In her higher expression, Juno represents relationship and self-expression, freedom, equality, intimacy and sharing; mutual trust and understanding and creating new forms of relationship. Juno is that degree of sensitivity and awareness we bring to the other person. In her lower expression – infidelity, jealousy, subjugation, betrayal, emotional attachment and possessiveness, emotional and sexual power games, projection and reflection, giving away our power, identification through partner or children, woman as malcontent and subtle manipulation. In Occult, Juno represents tantric sexuality, soul mates, marriage as alchemical union and spiritual relations. At this advanced level of spiritual marriage, Juno shepherds the spiritual use of sexual energy within committed partnership. As Demetra George writes, the bed in the center of Juno’s temple symbolizes the ritual reenactment of sexual consummation … SEX AS BLISS (mutual orgasm) …. SEX AS MAGIC (conscious conception) …. SEX AS REJUVENATION (purification, healing, regeneration).

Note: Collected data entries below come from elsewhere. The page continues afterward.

File: config.mk
export PLATFORM = sky130hd
export DESIGN_NAME = wbm_reloc_master
export DESIGN_NICKNAME = d
export VERILOG_FILES = /design/src/rtl/wbm_pkg.sv /design/src/rtl/wbm_phase_seq.sv /design/src/rtl/wbm_req_ctl.sv /design/src/rtl/wbm_xfer_regs.sv /design/src/rtl/wbm_reloc_master.sv
export SDC_FILE = /design/constraint.sdc
export NUM_CORES = 1
export LEC_CHECK = 0
export BUFFER_PORTS_ARGS = -buffer_cell sky130_fd_sc_hd__buf_4
export CAP_MARGIN = 5
export CORE_MARGIN = 5
export CORE_UTILIZATION = 50
export DETAILED_ROUTE_END_ITERATION = 8
export PLACE_DENSITY = 0.82
export SYNTH_ARGS = -nofsm -noshare
export SYNTH_HDL_FRONTEND = slang
export SYNTH_SLANG_ARGS = --single-unit
File: constraint.sdc
create_clock -name clk_i -period 4.6 [get_ports clk_i]
set_input_delay 0.92 -clock clk_i [delete_from_list [all_inputs] [get_ports clk_i]]
set_output_delay 0.92 -clock clk_i [all_outputs]
set_load 0.01 [all_outputs]
File: src/rtl/wbm_pkg.sv
package wbm_pkg;

  typedef enum logic [2:0] {
    PH_IDLE   = 3'd0,
    PH_SETUP  = 3'd1,
    PH_ACCESS = 3'd2,
    PH_WAIT   = 3'd3,
    PH_FINISH = 3'd4
  } phase_e;

  typedef enum logic {
    RQ_OFF = 1'b0,
    RQ_ON  = 1'b1
  } req_e;

endpackage

File: src/rtl/wbm_phase_seq.sv
module wbm_phase_seq
  import wbm_pkg::*;
#(
  parameter int TMO_W = 4
) (
  input  logic   clk_i,
  input  logic   rst_n_i,
  input  logic   soft_rst_i,
  input  logic   wr_start_i,
  input  logic   rd_start_i,
  input  logic   ack_i,
  output phase_e phase_o,
  output logic   launch_o,
  output logic   launch_wr_o,
  output logic   wait_end_o,
  output logic   wait_tout_o
);

  localparam logic [TMO_W-1:0] TMO_LAST = {TMO_W{1'b1}};

  phase_e            ph_q, ph_d;
  logic [TMO_W-1:0]  cnt_q, cnt_d;
  logic              cnt_en;
  logic              in_wait;
  logic              limit;

  // accept decisions
  always_comb begin
    launch_o    = (ph_q == PH_IDLE) && (wr_start_i || rd_start_i) && !soft_rst_i;
    launch_wr_o = launch_o && wr_start_i;
    in_wait     = (ph_q == PH_WAIT) && !soft_rst_i;
    limit       = (cnt_q == TMO_LAST);
    wait_end_o  = in_wait && (ack_i || limit);
    wait_tout_o = in_wait && !ack_i && limit;
  end

  // next phase
  always_comb begin
    ph_d = ph_q;
    if (soft_rst_i) begin
      ph_d = PH_IDLE;
    end else begin
      case (ph_q)
        PH_IDLE:   if (launch_o) ph_d = PH_SETUP;
        PH_SETUP:  ph_d = PH_ACCESS;
        PH_ACCESS: ph_d = PH_WAIT;
        PH_WAIT:   if (wait_end_o) ph_d = PH_FINISH;
        PH_FINISH: ph_d = PH_IDLE;
        default:   ph_d = PH_IDLE;
      endcase
    end
  end

  // wait counter: cleared while entering the wait, counting inside it
  always_comb begin
    cnt_en = soft_rst_i || (ph_q == PH_ACCESS) || (ph_q == PH_WAIT);
    if (soft_rst_i || (ph_q != PH_WAIT)) cnt_d = '0;
    else                                 cnt_d = cnt_q + 1'b1;
  end

  always_ff @(posedge clk_i or negedge rst_n_i) begin
    if (!rst_n_i) begin
      ph_q  <= PH_IDLE;
      cnt_q <= '0;
    end else begin
      ph_q <= ph_d;
      if (cnt_en) cnt_q <= cnt_d;
    end
  end

  assign phase_o = ph_q;

endmodule

File: src/rtl/wbm_req_ctl.sv
module wbm_req_ctl
  import wbm_pkg::*;
(
  input  logic clk_i,
  input  logic rst_n_i,
  input  logic soft_rst_i,
  input  logic hit_i,
  input  logic finish_i,
  output logic req_o
);

  req_e rq_q, rq_d;

  always_comb begin
    rq_d = rq_q;
    if (soft_rst_i) begin
      rq_d = RQ_OFF;
    end else begin
      case (rq_q)
        RQ_OFF:  if (hit_i && !finish_i) rq_d = RQ_ON;
        RQ_ON:   if (finish_i) rq_d = RQ_OFF;
        default: rq_d = RQ_OFF;
      endcase
    end
  end

  always_ff @(posedge clk_i or negedge rst_n_i) begin
    if (!rst_n_i) rq_q <= RQ_OFF;
    else          rq_q <= rq_d;
  end

  assign req_o = (rq_q == RQ_ON);

endmodule

File: src/rtl/wbm_xfer_regs.sv
module wbm_xfer_regs #(
  parameter int AW    = 32,
  parameter int DW    = 32,
  parameter int WIN_W = 24,
  localparam int RELOC_W = AW - (WIN_W - 2),
  localparam int SEL_W   = DW / 8
) (
  input  logic               clk_i,
  input  logic               rst_n_i,
  input  logic               reloc_we_i,
  input  logic [RELOC_W-1:0] reloc_din_i,
  input  logic               launch_i,
  input  logic               launch_wr_i,
  input  logic [WIN_W-1:2]   win_addr_i,
  input  logic [DW-1:0]      wdata_i,
  input  logic [SEL_W-1:0]   be_n_i,
  input  logic               wait_end_i,
  input  logic               wait_tout_i,
  input  logic [DW-1:0]      lb_dat_i,
  output logic [AW-1:0]      cap_adr_o,
  output logic [DW-1:0]      cap_dat_o,
  output logic [SEL_W-1:0]   cap_sel_o,
  output logic               cap_wr_o,
  output logic [DW-1:0]      rdata_o,
  output logic [AW-1:0]      fail_addr_o,
  output logic               tout_flag_o
);

  logic [RELOC_W-1:0] reloc_q;
  logic [AW-1:0]      adr_q, adr_d;
  logic [DW-1:0]      dat_q, rd_q;
  logic [SEL_W-1:0]   sel_q, sel_d;
  logic               wr_q, tfl_q;
  logic [AW-1:0]      fail_q;
  logic               rd_en;

  always_comb begin
    adr_d = {reloc_q, win_addr_i};
    sel_d = ~be_n_i;
    rd_en = wait_end_i && !wr_q;
  end

  // relocation register
  always_ff @(posedge clk_i or negedge rst_n_i) begin
    if (!rst_n_i)        reloc_q <= '0;
    else if (reloc_we_i) reloc_q <= reloc_din_i;
  end

  // request capture
  always_ff @(posedge clk_i or negedge rst_n_i) begin
    if (!rst_n_i) begin
      adr_q <= '0;
      dat_q <= '0;
      sel_q <= '0;
      wr_q  <= 1'b0;
    end else if (launch_i) begin
      adr_q <= adr_d;
      dat_q <= wdata_i;
      sel_q <= sel_d;
      wr_q  <= launch_wr_i;
    end
  end

  // read holding register
  always_ff @(posedge clk_i or negedge rst_n_i) begin
    if (!rst_n_i)   rd_q <= '0;
    else if (rd_en) rd_q <= lb_dat_i;
  end

  // completion status and failure log
  always_ff @(posedge clk_i or negedge rst_n_i) begin
    if (!rst_n_i) begin
      tfl_q  <= 1'b0;
      fail_q <= '0;
    end else begin
      if (wait_end_i)  tfl_q  <= wait_tout_i;
      if (wait_tout_i) fail_q <= adr_q;
    end
  end

  assign cap_adr_o   = adr_q;
  assign cap_dat_o   = dat_q;
  assign cap_sel_o   = sel_q;
  assign cap_wr_o    = wr_q;
  assign rdata_o     = rd_q;
  assign fail_addr_o = fail_q;
  assign tout_flag_o = tfl_q;

endmodule

File: src/rtl/wbm_reloc_master.sv
module wbm_reloc_master
  import wbm_pkg::*;
#(
  parameter int AW    = 32,
  parameter int DW    = 32,
  parameter int WIN_W = 24,
  parameter int TMO_W = 4,
  localparam int RELOC_W = AW - (WIN_W - 2),
  localparam int SEL_W   = DW / 8
) (
  input  logic               clk_i,
  input  logic               rst_n_i,
  input  logic               soft_rst_i,
  input  logic               reloc_we_i,
  input  logic [RELOC_W-1:0] reloc_din_i,
  input  logic               hit_i,
  input  logic               wr_start_i,
  input  logic               rd_start_i,
  input  logic [WIN_W-1:2]   win_addr_i,
  input  logic [DW-1:0]      wdata_i,
  input  logic [SEL_W-1:0]   be_n_i,
  output logic [DW-1:0]      rdata_o,
  output logic               done_o,
  output logic               tout_o,
  output logic [AW-1:0]      fail_addr_o,
  output logic               lb_clk_o,
  output logic               lb_rst_o,
  output logic               lb_req_o,
  output logic               lb_cyc_o,
  output logic               lb_stb_o,
  output logic               lb_we_o,
  output logic [AW-1:0]      lb_adr_o,
  output logic [SEL_W-1:0]   lb_sel_o,
  output logic [DW-1:0]      lb_dat_o,
  input  logic [DW-1:0]      lb_dat_i,
  input  logic               lb_ack_i
);

  phase_e             phase;
  logic               launch, launch_wr, wait_end, wait_tout;
  logic [AW-1:0]      cap_adr;
  logic [DW-1:0]      cap_dat;
  logic [SEL_W-1:0]   cap_sel;
  logic               cap_wr, tout_flag;
  logic               busy, active, finish;

  wbm_phase_seq #(.TMO_W(TMO_W)) u_seq (
    .clk_i       (clk_i),
    .rst_n_i     (rst_n_i),
    .soft_rst_i  (soft_rst_i),
    .wr_start_i  (wr_start_i),
    .rd_start_i  (rd_start_i),
    .ack_i       (lb_ack_i),
    .phase_o     (phase),
    .launch_o    (launch),
    .launch_wr_o (launch_wr),
    .wait_end_o  (wait_end),
    .wait_tout_o (wait_tout)
  );

  wbm_xfer_regs #(.AW(AW), .DW(DW), .WIN_W(WIN_W)) u_regs (
    .clk_i       (clk_i),
    .rst_n_i     (rst_n_i),
    .reloc_we_i  (reloc_we_i),
    .reloc_din_i (reloc_din_i),
    .launch_i    (launch),
    .launch_wr_i (launch_wr),
    .win_addr_i  (win_addr_i),
    .wdata_i     (wdata_i),
    .be_n_i      (be_n_i),
    .wait_end_i  (wait_end),
    .wait_tout_i (wait_tout),
    .lb_dat_i    (lb_dat_i),
    .cap_adr_o   (cap_adr),
    .cap_dat_o   (cap_dat),
    .cap_sel_o   (cap_sel),
    .cap_wr_o    (cap_wr),
    .rdata_o     (rdata_o),
    .fail_addr_o (fail_addr_o),
    .tout_flag_o (tout_flag)
  );

  wbm_req_ctl u_req (
    .clk_i      (clk_i),
    .rst_n_i    (rst_n_i),
    .soft_rst_i (soft_rst_i),
    .hit_i      (hit_i),
    .finish_i   (finish),
    .req_o      (lb_req_o)
  );

  always_comb begin
    busy     = (phase != PH_IDLE);
    active   = (phase == PH_ACCESS) || (phase == PH_WAIT);
    finish   = (phase == PH_FINISH);
    lb_cyc_o = active;
    lb_stb_o = active;
    lb_we_o  = active && cap_wr;
    lb_adr_o = busy ? cap_adr : '0;
    lb_sel_o = busy ? cap_sel : '0;
    lb_dat_o = (busy && cap_wr) ? cap_dat : '0;
    done_o   = finish;
    tout_o   = finish && tout_flag;
  end

  assign lb_clk_o = clk_i;
  assign lb_rst_o = ~rst_n_i;

endmodule


==> summary.md <==
| Metric | Value |
|---|---|
| Tot Pwr | around 4.2 mW |
| First-pass GRT wire length | between 20 and 30 mm |
| Critical path's top delay family | buffers and inverters |
| Avg WL per Cell | roughly 19 um |
| Iteration-0 DRC count of the detailed router | approximately 220 |
| Yosys top cell by area | dfrtp_1 |
| Endpoint type of the worst setup path | primary output |
| Initial antenna violation count | 0 |
| Hold Vio Cnt, Final | 0 |
| Slew Viols, Final | 0 |
| Simple-gate share of the synthesized area | 9.359% |
| Adder-cell share of the synthesized area | less than 1% |
| CP Launch Type | clock port |
| Avg Inst Size Synth | approximately 15 um2 |
| Yosys Warn Count | 0 |
| DRC Markers | 0 |
| RSZ-0062 raised after global routing | no |
| Worst path most repeated cell | clkbuf_16 |
| Sequential element share of the synthesized area | slightly below 60% |
| Multiplexer share of the synthesized area | approximately 26% |
| Vias in the first global route | around 5000 |
| Commonest non-fill, non-tap cells in the layout | 250 x buf_4, 152 x dfrtp_1, 119 x mux2_2 |
| Relative slew margins | about 28% |
| Die Y | ~120 um |
| CTS tree | yes |
| # resized after CTS | 0 |
| Flop-to-flop setup slack | roughly 2.1 ns |
| Worst skew pair latency | about 0.53 ns |
| Width of the die | roughly 120 um |
| Ports | between 200 and 250 |
| Cell area after synthesis | 6404 um2 |
| Worst Path Arrival | approximately 2.7 ns |
| Area growth syn-to-layout | 38.86% |
| RR Startpoint | u_seq.phase_o[2]$_DFFE_PN0P_ |
| Critical path class | clk -> out |
| Met1 global-route usage | 25.47% |
| Placement Rows | 41 |
| Post-Syn Nets | ~550 |
| DP Wirelength | ~11 mm |
| WHS | roughly 0.40 ns |
| Synth area leaders | dfrtp_1 59%, mux2_2 21%, and2_1 3.3% |
| Max-cap violation count | 0 |
| Hold buffers post-CTS | 0 |
| Die area | ~15000 um2 |
| WP data required | about 3.7 ns |
| Pin count of the biggest net entering global routing | 82 |
| Reg2reg end | u_regs.rdata_o[8]$_DFFE_PN0P_ |
| Post-synthesis compound-gate area fraction | about 1.2% |
| Crit path max fanout | 2 |
| Synth top area share | approximately three fifths |
| Ant diodes | 0 |
| Power Density | between 400 and 500 nW/um2 |
| Slew of the pin with the lowest slew margin | 1.074 ns |
| Synthesized instance count | about 440 |
| Max VDD drop | between 0.2 and 0.3 mV |
| Setup TNS | 0 ns |
| DR vias/cell | 5.130 |
| Postcts setup bufs | 0 |
| Slowest CP cell | clkbuf_16 |
| Port-buffer cells | around 250 |
| ANT nets after route | 0 |
| GPL Wtd Cong | slightly below 0.8 |
| WL final | roughly 16 mm |
| Core Region | 12570 um2 |
| NumNets Final | 788 |
| Initial Utilization | between 50% and 60% |
| Via count | 4432 |
| Outcome | finished, final reports clean |
| Share of cells above drive strength 1 | roughly 60% |
| Most common cell after layout, fill and taps aside | buf_4 |
| Pleak | about 4.6 nW |
| Clk_skew | 0.005160 ns |
| Global Route Usage Sum | between 20 and 25% |
| DRT Pass-1 Iters | 4 |
| Largest family of logic cells by synthesized area | multiplexers |
| Min-delay worst type | in -> async |
| Post-synthesis register bit count | roughly 150 |
| Routing usage on met3 | under 10% |
| Buf/Inv on CP | 3 |
| GRT overflow | 0 |
| CP cell instances | clkbuf_16, clkbuf_16, buf_4 |
| M2 GR Usage | 36.70% |
| Netlist cell types | 31 |
| Xor/xnor share of the synthesized area | 0% |
| Final number of setup-violating endpoints | 0 |
| FF-to-FF path depth | 4 |
| Global routing's busiest layer | met2 |
| CP max stage delay | around 0.13 ns |
| Reg clk slew, reported paths | about 0.06 ns |
## synth_stat cells (all sizes together)
cell,n
dfrtp,152
mux2,139
and2,34
and3,34
buf,20
clkbuf,11
nor2,10
nor3,7
inv,5
mux2i,4
a21o,2
a22o,2
a2bb2oi,2
nand2,2
nor3b,2
nor4,2
o22ai,2
a31oi,1
ha,1
nand3,1
nand4bb,1
nor2b,1
o21a,1
or3,1
## routing by layer
metal	share of wire (%)	vias to the layer above	wire, um
met5	0	-	0
met4	2.1	0	341
met3	9.4	29	1537
met2	50	184	8192
met1	38	2205	6199
li1	-	2014	-
## cell families (layout without fill, tap and decap cells)
| family | Yosys count | in the layout |
|---|---|---|
| compound gates | 10 | 10 |
| fa+ha+maj | 1 | 1 |
| buf+inv | 36 | 291 |
| flops | 152 | 152 |
| mux | 143 | 143 |
| simple gates | 95 | 95 |
## worst reg2reg max path, delay by kind of cell (launching register included)
family / cells / cell delay, ns
DFF: 1 / 0.49
buffers and inverters: 1 / 0.39
and+or+nand+nor: 2 / 1.08
muxes: 1 / 0.38
## how the worst max path moves through the flow
stage	startpoint	end	slack, ns	cells past startpoint
floorplan	clk_i	lb_clk_o	1.26	1
global placement	clk_i	lb_clk_o	1.26	1
detailed placement	clk_i	lb_clk_o	1.26	1
CTS	clk_i	lb_clk_o	0.99	3
global route	clk_i	lb_clk_o	0.99	3
finish	clk_i	lb_clk_o	1.00	3
## area by class of cell
| cell class | count | area [um2] |
|---|---|---|
| clock inverter | 8 | 71.32 |
| fill | 896 | 3676 |
| sequential | 152 | 3804 |
| tap | 172 | 215.2 |
| multi-input combinational | 249 | 2338 |
| timing repair buffer | 250 | 1881 |
| clock buffer | 28 | 564.3 |
| inverter | 5 | 18.77 |
## through the flow
step / utilization [%] / instance area [um2] / worst slack, ns / std cells
floorplan: - / 6404 / 1.261 / 437
finish: 70.75 / 8892 / 1.000 / 864
CTS: 70.75 / 8892 / 0.9946 / 864
detailed placement: 65.75 / 8264 / 1.261 / 829
global placement: 65.75 / 8264 / 1.261 / 829
global route: 70.75 / 8892 / 0.9934 / 864
## state kept, by name, indices dropped and copies added (netlist names)
| register | flops |
|---|---|
| u_regs.cap_dat_o | 32 |
| u_regs.fail_addr_o | 32 |
| u_regs.tout_flag_o | 1 |
| u_req.req_o | 1 |
| u_regs.cap_adr_o | 32 |
| u_regs.reloc_q | 10 |
| u_seq.cnt_q | 4 |
| u_regs.rdata_o | 32 |
| u_seq.phase_o | 3 |
| u_regs.cap_wr_o | 1 |
| u_regs.cap_sel_o | 4 |
## power by group
part	leakage [nW]	total [mW]	switching, mW	internal [mW]
logic	2.36	0.965	0.399	0.566
clock network	0.316	1.45	0.547	0.904
registers	1.92	1.77	0.171	1.60
total	4.59	4.18	1.12	3.07
No activity file was read; power rests on OpenSTA's default activity.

It’s interesting how I unwittingly chose the asteroid which is jointly ruled by my natal sun (Scorpio) and moon (Libra). Where Scorpio’s rules of sacred sexuality mingle with the Libran diplomacy of spiritual marriage? In my natal chart, Juno lies in the 4th House of home, hearth, family of origin and family one forms; roots (cultural, ethnic, geographic), psychological inheritance and the most deeply rooted part of our psyche – our personal myth. This placement suggests a need for security and emotional depth in marriage. Here Juno upholds the values of cooperation, compromise, understanding and relationship harmony. With my Juno in Virgo, I crave right relations in marriage, and may be looking for the perfect partner to a fault. Add to that Juno Sextile the Sun. In Juno-sun individuals like myself these principles of relating combine beautifully with my identity and purpose. Learning to harmoniously interact with others is a major life theme, and over time I may prove to have a true gift for developing harmony in intimacy and partnership.

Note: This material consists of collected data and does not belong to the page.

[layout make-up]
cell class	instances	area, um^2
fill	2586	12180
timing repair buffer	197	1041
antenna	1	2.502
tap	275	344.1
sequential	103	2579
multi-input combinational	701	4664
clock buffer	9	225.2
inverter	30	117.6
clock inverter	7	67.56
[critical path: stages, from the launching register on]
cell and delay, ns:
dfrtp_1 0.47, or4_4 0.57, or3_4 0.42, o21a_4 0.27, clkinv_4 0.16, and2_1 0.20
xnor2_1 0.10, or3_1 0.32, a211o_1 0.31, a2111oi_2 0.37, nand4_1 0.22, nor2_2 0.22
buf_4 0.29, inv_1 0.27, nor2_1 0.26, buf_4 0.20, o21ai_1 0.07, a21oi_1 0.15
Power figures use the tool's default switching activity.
### src/rtl/pf_pkg.sv
package pf_pkg;
  typedef enum logic [1:0] {
    ST_IDLE,
    ST_REQ,
    ST_DATA
  } pf_state_e;
endpackage

### src/rtl/pf_burst_sizer.sv
module pf_burst_sizer #(
  parameter int unsigned CODE_W    = 2,
  parameter int unsigned BUF_WORDS = 8,
  parameter int unsigned MIN_BURST = 4,
  parameter int unsigned LEN_W     = $clog2(BUF_WORDS + 1)
) (
  input  logic              en_i,
  input  logic [CODE_W-1:0] code_i,
  output logic [LEN_W-1:0]  len_o,
  output logic              bypass_o
);
  int unsigned max_words;
  int unsigned issued;

  always_comb begin
    max_words = 32'd2 << code_i;
    issued    = (max_words > BUF_WORDS) ? BUF_WORDS : max_words;
    bypass_o  = !en_i || (max_words < MIN_BURST);
    len_o     = bypass_o ? LEN_W'(1) : LEN_W'(issued);
  end
endmodule

### src/rtl/pf_buffer.sv
module pf_buffer #(
  parameter int unsigned DW        = 32,
  parameter int unsigned BUF_WORDS = 8,
  parameter int unsigned IDX_W     = $clog2(BUF_WORDS)
) (
  input  logic             clk_i,
  input  logic             rst_ni,
  input  logic             flush_i,
  input  logic             wr_i,
  input  logic [IDX_W-1:0] wr_idx_i,
  input  logic [DW-1:0]    wr_data_i,
  input  logic [IDX_W-1:0] rd_idx_i,
  output logic [DW-1:0]    rd_data_o,
  output logic             rd_vld_o
);
  logic [DW-1:0]        mem_q [BUF_WORDS];
  logic [BUF_WORDS-1:0] vld_q;

  always_ff @(posedge clk_i or negedge rst_ni) begin
    if (!rst_ni) begin
      vld_q <= '0;
    end else if (flush_i) begin
      vld_q <= '0;
    end else if (wr_i) begin
      vld_q[wr_idx_i] <= 1'b1;
    end
  end

  generate
    for (genvar g = 0; g < BUF_WORDS; g++) begin : g_ent
      always_ff @(posedge clk_i) begin
        if (wr_i && !flush_i && wr_idx_i == IDX_W'(g)) mem_q[g] <= wr_data_i;
      end
    end
  endgenerate

  assign rd_data_o = mem_q[rd_idx_i];
  assign rd_vld_o  = vld_q[rd_idx_i];
endmodule
--- src/rtl/tbd_pkg.sv ---
package tbd_pkg;
   // index width of a field that selects one of n items, at least one bit
   function automatic int idx_w(input int n);
      return (n <= 1) ? 1 : $clog2(n);
   endfunction

   // width of a field that holds values 0..n
   function automatic int cnt_w(input int n);
      return (n <= 1) ? 1 : $clog2(n + 1);
   endfunction
endpackage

If marriage is an alchemical union, a path of transcendence that transform’s the ego’s separateness into the larger whole, it is Juno who presides over the marriage ceremony merging two separate selves into a third entity swathed in divine love. Ida C. Craddock is a Juno-like crusaders of sex consciousness worth citing. Craddock’s infamous spiritual wedlock with angels I had already made a study of in my deep dive into Black Moon Lilith. Although she was criminalized for talking and writing about sex openly in the context of marriage under Victorian-era morality, before she committed suicide to avoid a life-long prison sentence for many years Ida counseled married couples on sex in secret drawing from yogic wisdom. Which is what I’m on. I’m ready for what Yogi Bhajan called the highest form of yoga – marriage.

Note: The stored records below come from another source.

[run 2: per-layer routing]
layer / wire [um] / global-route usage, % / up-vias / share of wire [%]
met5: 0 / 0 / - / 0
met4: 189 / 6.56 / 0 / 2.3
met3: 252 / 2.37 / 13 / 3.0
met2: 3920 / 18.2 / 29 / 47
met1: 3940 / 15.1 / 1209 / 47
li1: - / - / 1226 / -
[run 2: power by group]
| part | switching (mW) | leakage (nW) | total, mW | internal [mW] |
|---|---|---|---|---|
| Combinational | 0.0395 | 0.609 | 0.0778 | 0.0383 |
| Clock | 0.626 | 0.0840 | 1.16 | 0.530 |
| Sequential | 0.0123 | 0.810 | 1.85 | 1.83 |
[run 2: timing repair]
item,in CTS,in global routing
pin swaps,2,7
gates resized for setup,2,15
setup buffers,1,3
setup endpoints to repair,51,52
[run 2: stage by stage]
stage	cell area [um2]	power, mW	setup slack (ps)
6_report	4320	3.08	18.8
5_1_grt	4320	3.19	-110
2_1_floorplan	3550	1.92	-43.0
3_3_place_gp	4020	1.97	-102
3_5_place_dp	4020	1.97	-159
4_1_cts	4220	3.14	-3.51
--- src/rtl/dbg_txn_decoder.sv ---
module dbg_txn_decoder
  import dbg_txn_pkg::*;
#(
  parameter int DATA_W     = 8,
  parameter int CMD_W      = 3,
  parameter int ADDR_BYTES = 3,
  localparam int ADDR_W    = DATA_W * ADDR_BYTES
) (
  input  logic              clk,
  input  logic              rst_n,
  input  logic              sync_det,
  input  logic              frm_valid,
  output logic              frm_ready,
  input  logic [DATA_W-1:0] frm_data,
  input  logic              frm_dir,
  input  logic              frm_ack,
  output logic              mode_short,
  output logic              cmd_evt,
  output logic [1:0]        cmd_kind,
  output logic              cnt_evt,
  output logic [DATA_W-1:0] cnt_val,
  output logic              addr_evt,
  output logic [ADDR_W-1:0] addr_val,
  output logic              dat_valid,
  input  logic              dat_ready,
  output logic [DATA_W-1:0] dat_byte,
  output logic              dat_dir
);

  txn_state_e state;
  logic       take;
  logic       addr_last;
  logic       data_last;
  logic       space;

  assign frm_ready  = space;
  assign take       = frm_valid && frm_ready && frm_ack && !sync_det;
  assign mode_short = (state == ST_CMD);

  dbg_txn_fsm #(.DATA_W(DATA_W), .CMD_W(CMD_W)) u_fsm (
    .clk      (clk),
    .rst_n    (rst_n),
    .take     (take),
    .sync     (sync_det),
    .byte_in  (frm_data),
    .addr_last(addr_last),
    .data_last(data_last),
    .state    (state),
    .cmd_evt  (cmd_evt),
    .cmd_kind (cmd_kind),
    .cnt_evt  (cnt_evt),
    .cnt_val  (cnt_val)
  );

  dbg_txn_addr #(.DATA_W(DATA_W), .ADDR_BYTES(ADDR_BYTES)) u_addr (
    .clk     (clk),
    .rst_n   (rst_n),
    .capture (take && state == ST_ADDR),
    .sync    (sync_det),
    .byte_in (frm_data),
    .last    (addr_last),
    .addr_evt(addr_evt),
    .addr    (addr_val)
  );

  dbg_txn_count #(.CNT_W(DATA_W)) u_count (
    .clk     (clk),
    .rst_n   (rst_n),
    .load    (take && state == ST_COUNT),
    .load_val(frm_data),
    .step    (take && state == ST_DATA),
    .last    (data_last)
  );

  dbg_txn_dout #(.DATA_W(DATA_W)) u_dout (
    .clk      (clk),
    .rst_n    (rst_n),
    .load     (take && state == ST_DATA),
    .byte_in  (frm_data),
    .dir_in   (frm_dir),
    .out_ready(dat_ready),
    .space    (space),
    .out_valid(dat_valid),
    .out_data (dat_byte),
    .out_dir  (dat_dir)
  );

endmodule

According to Ida, who like Juno stands for honesty, integrity and equality in sex relationships, “The woman…must be the best judge of when union is desirable…for her to yield to her husband’s solicitations when she does not desire union is a fraud upon him, since he finds only a corpse or a hypocrite in the place of a sincerely loving and tender martial partner.” Craddock believes that a woman who concedes to the lust of her lover against her own desire not only confirms the man “in his selfishness,” but likewise “degrades herself from the position of high priestess in the sacred mystery.”
Juno, Goddess of Marriage, was revered for her loyalty and fidelity to Jupiter. Crowned by a glittering veil, she is often seen accompanied by a peacock and frequented by a rainbow. The sixth month of June was sacred to her. Long after we’ve forgotten Juno and her essential teachings, June remains one of the most popular months in which to wed. Embodiment of the triple Goddess, during the Age of Taurus she was worshipped as a cow-eyed sky queen. Juno is representative of the feminine passage from Maiden to Mother, and uses sexuality to transcend personal identity through committed relationship. She is the perfected state of bride and consort signifying the urge for full mystic union which is emotionally, sexually, and psychologically fulfilling. Juno’s husband Jupiter is known to have destroyed her Goddess cults and forbid her to worship the feminine way, oppressing her through total chastity-belt-buckled monogamy while flaunting his infidelities.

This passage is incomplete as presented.